The patch: if (disk->minors != 1) /* If we had partitions, do this */ devfs_remove_partitions(disk); works ok for me. Although I seem to recall trying this fix a couple of months ago and it had some problem that I can't remember anymore. Of course other things in the kernel may have been fixed in the meantime eliminating the old problem. I will leave it patched into my system and report any new problems.
Does anyone know the status of this patch? Has it made it to the mainline kernel yet?
Taking a look at 2.5.68-bk11, devfs_dealloc_unique_number() and devfs_remove_partitions() are gone. Does that mean the problem is fixed?

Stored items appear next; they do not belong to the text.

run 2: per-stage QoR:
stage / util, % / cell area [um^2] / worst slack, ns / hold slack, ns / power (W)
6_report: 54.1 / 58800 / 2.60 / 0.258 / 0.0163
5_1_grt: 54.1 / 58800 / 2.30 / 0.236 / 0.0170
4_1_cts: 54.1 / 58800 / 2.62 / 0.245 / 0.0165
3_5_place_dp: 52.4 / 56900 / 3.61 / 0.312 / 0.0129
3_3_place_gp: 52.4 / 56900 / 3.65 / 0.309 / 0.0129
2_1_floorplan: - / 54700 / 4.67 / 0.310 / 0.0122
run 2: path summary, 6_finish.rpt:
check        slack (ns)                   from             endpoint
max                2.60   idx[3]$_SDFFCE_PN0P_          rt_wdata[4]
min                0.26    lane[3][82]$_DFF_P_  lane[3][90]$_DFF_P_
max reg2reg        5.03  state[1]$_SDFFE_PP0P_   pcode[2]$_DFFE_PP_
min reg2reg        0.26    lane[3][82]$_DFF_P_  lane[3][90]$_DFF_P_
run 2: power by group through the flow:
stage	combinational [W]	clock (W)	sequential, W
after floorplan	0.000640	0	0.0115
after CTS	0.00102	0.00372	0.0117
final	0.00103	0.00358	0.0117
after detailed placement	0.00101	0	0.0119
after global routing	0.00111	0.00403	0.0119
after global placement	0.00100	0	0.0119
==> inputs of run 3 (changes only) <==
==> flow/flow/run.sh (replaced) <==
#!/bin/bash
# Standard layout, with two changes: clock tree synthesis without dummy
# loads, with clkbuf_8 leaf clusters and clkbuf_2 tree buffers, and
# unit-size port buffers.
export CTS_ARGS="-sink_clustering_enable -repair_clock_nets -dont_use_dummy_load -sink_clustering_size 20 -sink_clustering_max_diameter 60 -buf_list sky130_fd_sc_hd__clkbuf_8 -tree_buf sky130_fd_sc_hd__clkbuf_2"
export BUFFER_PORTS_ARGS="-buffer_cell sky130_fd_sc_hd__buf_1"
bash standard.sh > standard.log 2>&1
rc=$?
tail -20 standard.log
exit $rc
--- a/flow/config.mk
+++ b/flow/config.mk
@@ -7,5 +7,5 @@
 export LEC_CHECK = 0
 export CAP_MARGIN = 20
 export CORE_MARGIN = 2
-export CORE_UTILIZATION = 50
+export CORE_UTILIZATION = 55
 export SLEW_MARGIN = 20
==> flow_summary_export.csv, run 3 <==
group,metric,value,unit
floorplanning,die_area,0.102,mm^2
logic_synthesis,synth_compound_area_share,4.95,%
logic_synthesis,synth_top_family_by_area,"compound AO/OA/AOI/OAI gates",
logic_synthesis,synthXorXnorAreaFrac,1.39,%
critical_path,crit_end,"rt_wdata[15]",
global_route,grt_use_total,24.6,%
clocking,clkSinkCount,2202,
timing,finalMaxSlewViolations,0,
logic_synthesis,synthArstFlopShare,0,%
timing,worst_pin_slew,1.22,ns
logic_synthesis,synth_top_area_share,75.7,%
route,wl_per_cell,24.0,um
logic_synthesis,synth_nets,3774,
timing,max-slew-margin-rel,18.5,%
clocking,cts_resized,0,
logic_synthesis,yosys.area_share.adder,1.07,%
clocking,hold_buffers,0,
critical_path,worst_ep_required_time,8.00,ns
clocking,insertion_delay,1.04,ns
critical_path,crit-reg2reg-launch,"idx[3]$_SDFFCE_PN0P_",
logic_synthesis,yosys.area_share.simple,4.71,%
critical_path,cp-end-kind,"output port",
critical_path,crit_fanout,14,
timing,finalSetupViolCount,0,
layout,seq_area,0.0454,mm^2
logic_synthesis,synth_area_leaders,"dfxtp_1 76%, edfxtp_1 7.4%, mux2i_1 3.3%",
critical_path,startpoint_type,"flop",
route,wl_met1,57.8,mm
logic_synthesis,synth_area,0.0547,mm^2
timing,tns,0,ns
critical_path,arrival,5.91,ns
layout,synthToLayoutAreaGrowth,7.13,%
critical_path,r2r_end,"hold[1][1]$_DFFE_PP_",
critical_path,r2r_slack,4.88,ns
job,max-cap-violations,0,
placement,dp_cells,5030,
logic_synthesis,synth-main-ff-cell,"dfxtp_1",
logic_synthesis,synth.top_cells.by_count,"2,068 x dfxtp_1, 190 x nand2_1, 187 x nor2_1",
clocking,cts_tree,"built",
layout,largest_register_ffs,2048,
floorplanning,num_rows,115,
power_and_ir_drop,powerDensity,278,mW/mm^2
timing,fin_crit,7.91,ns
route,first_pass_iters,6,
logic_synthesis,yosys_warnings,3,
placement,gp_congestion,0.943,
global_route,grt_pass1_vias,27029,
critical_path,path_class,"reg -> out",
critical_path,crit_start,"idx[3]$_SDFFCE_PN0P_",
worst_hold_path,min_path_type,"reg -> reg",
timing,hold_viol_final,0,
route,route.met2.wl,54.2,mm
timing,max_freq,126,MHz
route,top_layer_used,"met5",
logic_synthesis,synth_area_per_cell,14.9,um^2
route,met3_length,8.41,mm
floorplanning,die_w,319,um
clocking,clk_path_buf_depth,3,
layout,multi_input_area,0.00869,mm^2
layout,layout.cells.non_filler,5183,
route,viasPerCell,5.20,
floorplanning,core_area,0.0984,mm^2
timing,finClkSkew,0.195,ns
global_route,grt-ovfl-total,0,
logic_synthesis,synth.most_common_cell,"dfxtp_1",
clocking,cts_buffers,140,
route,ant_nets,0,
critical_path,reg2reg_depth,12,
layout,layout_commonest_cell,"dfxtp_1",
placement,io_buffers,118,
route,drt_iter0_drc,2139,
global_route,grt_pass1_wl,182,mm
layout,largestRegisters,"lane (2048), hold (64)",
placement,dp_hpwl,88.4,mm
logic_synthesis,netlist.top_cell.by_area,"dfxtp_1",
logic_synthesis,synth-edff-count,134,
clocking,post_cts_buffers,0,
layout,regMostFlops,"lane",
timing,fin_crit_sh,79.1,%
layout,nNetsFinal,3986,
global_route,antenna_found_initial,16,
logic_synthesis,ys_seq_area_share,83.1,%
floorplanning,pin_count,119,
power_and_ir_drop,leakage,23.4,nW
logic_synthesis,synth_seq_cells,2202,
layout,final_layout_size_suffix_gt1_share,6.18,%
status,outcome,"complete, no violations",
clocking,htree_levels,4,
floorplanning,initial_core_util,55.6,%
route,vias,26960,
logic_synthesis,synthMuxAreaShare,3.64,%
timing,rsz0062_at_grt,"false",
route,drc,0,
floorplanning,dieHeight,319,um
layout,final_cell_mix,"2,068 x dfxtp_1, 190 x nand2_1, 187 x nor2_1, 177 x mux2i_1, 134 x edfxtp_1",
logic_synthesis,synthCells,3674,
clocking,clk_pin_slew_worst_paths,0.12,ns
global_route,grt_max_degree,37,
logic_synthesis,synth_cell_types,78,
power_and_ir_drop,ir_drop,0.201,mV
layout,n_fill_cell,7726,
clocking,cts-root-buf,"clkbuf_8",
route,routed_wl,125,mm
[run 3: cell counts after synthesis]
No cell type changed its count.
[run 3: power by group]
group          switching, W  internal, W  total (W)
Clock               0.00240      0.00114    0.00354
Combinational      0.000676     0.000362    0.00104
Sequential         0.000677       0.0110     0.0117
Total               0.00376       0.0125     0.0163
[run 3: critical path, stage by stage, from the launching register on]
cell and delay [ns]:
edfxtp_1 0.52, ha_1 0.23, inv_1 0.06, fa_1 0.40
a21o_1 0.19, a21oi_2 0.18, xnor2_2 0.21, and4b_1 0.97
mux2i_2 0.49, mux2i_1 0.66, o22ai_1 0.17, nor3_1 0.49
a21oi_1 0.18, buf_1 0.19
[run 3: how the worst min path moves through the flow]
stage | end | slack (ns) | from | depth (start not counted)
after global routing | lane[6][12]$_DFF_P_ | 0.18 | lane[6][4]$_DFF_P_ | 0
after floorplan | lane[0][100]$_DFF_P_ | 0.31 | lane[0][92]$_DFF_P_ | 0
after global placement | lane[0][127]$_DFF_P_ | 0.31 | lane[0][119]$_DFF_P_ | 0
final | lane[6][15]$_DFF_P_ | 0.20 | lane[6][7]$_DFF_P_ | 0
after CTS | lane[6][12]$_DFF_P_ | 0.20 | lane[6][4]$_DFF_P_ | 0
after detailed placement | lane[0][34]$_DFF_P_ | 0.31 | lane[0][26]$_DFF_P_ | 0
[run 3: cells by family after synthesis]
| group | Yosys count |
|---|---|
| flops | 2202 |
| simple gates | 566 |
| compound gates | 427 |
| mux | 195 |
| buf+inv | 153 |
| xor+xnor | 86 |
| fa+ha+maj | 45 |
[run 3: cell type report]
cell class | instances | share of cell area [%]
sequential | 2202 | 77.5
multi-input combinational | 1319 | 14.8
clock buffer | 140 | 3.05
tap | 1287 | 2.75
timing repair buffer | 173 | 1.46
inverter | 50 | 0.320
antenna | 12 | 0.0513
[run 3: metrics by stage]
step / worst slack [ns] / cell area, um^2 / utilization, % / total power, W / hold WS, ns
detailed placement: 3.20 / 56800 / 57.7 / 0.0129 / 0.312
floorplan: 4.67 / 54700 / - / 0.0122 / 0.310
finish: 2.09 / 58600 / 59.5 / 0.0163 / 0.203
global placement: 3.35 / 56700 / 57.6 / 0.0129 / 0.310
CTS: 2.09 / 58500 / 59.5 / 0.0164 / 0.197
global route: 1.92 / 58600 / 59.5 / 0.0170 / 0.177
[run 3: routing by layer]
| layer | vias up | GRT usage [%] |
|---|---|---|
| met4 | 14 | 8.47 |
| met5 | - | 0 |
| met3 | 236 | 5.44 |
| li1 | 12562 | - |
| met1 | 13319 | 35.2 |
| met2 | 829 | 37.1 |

I don't have access to system where I found this bug anymore. You can test this on a normal kernel by enabling exitcall processing when the kernel shuts down. A normal kernel doesn't bother doing this because you are going to reboot/power off after a shutdown. exitcall processing is used to get devices back to their power-on state and clean things up. When a UML kernel is shut down the host OS still needs to be working so it runs the exitcall list to reset everything it has been using. exitcall is defined in linux/init.h. All kernels build a list of function pointers in the section - .exitcall.exit. Most kernels ignore this list, to test run it add a little loop like this to the kernel reboot code: exitcall_t *call = &__exitcall_end; while (--call >= &__exitcall_begin) (*call)(); BTW, it would be good for normal kernel test systems to always run with exitcalls turned on, it makes a lot of bugs show up. I haven't done this recently so there may be a bunch of new problems. After you have an exitcall enabled kernel, just mount a disk without a partition table and then exit the kernel. If the bug is there the code will segfault.
devfs is no longer available as of 2.6.13-rc1.